### ACTIVITY
Transcribe the listing below in full, keeping every line exactly as it is.
*** Opening AVAILABLE RECORDS ***
--- config.mk ---
export PLATFORM = sky130hd
export DESIGN_NAME = blake3_chunk_feeder_flat
export DESIGN_NICKNAME = d
export VERILOG_FILES = /design/src/rtl/blake3_chunk_feeder_if.sv /design/src/rtl/blake3_chunk_feeder.sv /design/src/flat_wrapper.sv
export SDC_FILE = /design/constraint.sdc
export NUM_CORES = 2
export LEC_CHECK = 0
export ABC_AREA = 0
export CORE_AREA = 5 5 525 527
export DETAILED_ROUTE_END_ITERATION = 10
export DIE_AREA = 0 0 530 532
export HOLD_SLACK_MARGIN = 0.06
export PLACE_DENSITY = 0.3
export SLEW_MARGIN = 0
export SYNTH_ARGS = -nofsm -noshare
export SYNTH_HDL_FRONTEND = slang
export SYNTH_SLANG_ARGS = --single-unit
--- constraint.sdc ---
create_clock -name Clk -period 3.7 [get_ports Clk]
set_input_delay 0.74 -clock Clk [delete_from_list [all_inputs] [get_ports Clk]]
set_output_delay 0.74 -clock Clk [all_outputs]
set_load 0.005 [all_outputs]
*** Closing AVAILABLE RECORDS ***
### EXERCISE OUTPUT
--- config.mk ---
export PLATFORM = sky130hd
export DESIGN_NAME = blake3_chunk_feeder_flat
export DESIGN_NICKNAME = d
export VERILOG_FILES = /design/src/rtl/blake3_chunk_feeder_if.sv /design/src/rtl/blake3_chunk_feeder.sv /design/src/flat_wrapper.sv
export SDC_FILE = /design/constraint.sdc
export NUM_CORES = 2
export LEC_CHECK = 0
export ABC_AREA = 0
export CORE_AREA = 5 5 525 527
export DETAILED_ROUTE_END_ITERATION = 10
export DIE_AREA = 0 0 530 532
export HOLD_SLACK_MARGIN = 0.06
export PLACE_DENSITY = 0.3
export SLEW_MARGIN = 0
export SYNTH_ARGS = -nofsm -noshare
export SYNTH_HDL_FRONTEND = slang
export SYNTH_SLANG_ARGS = --single-unit
--- constraint.sdc ---
create_clock -name Clk -period 3.7 [get_ports Clk]
set_input_delay 0.74 -clock Clk [delete_from_list [all_inputs] [get_ports Clk]]
set_output_delay 0.74 -clock Clk [all_outputs]
set_load 0.005 [all_outputs]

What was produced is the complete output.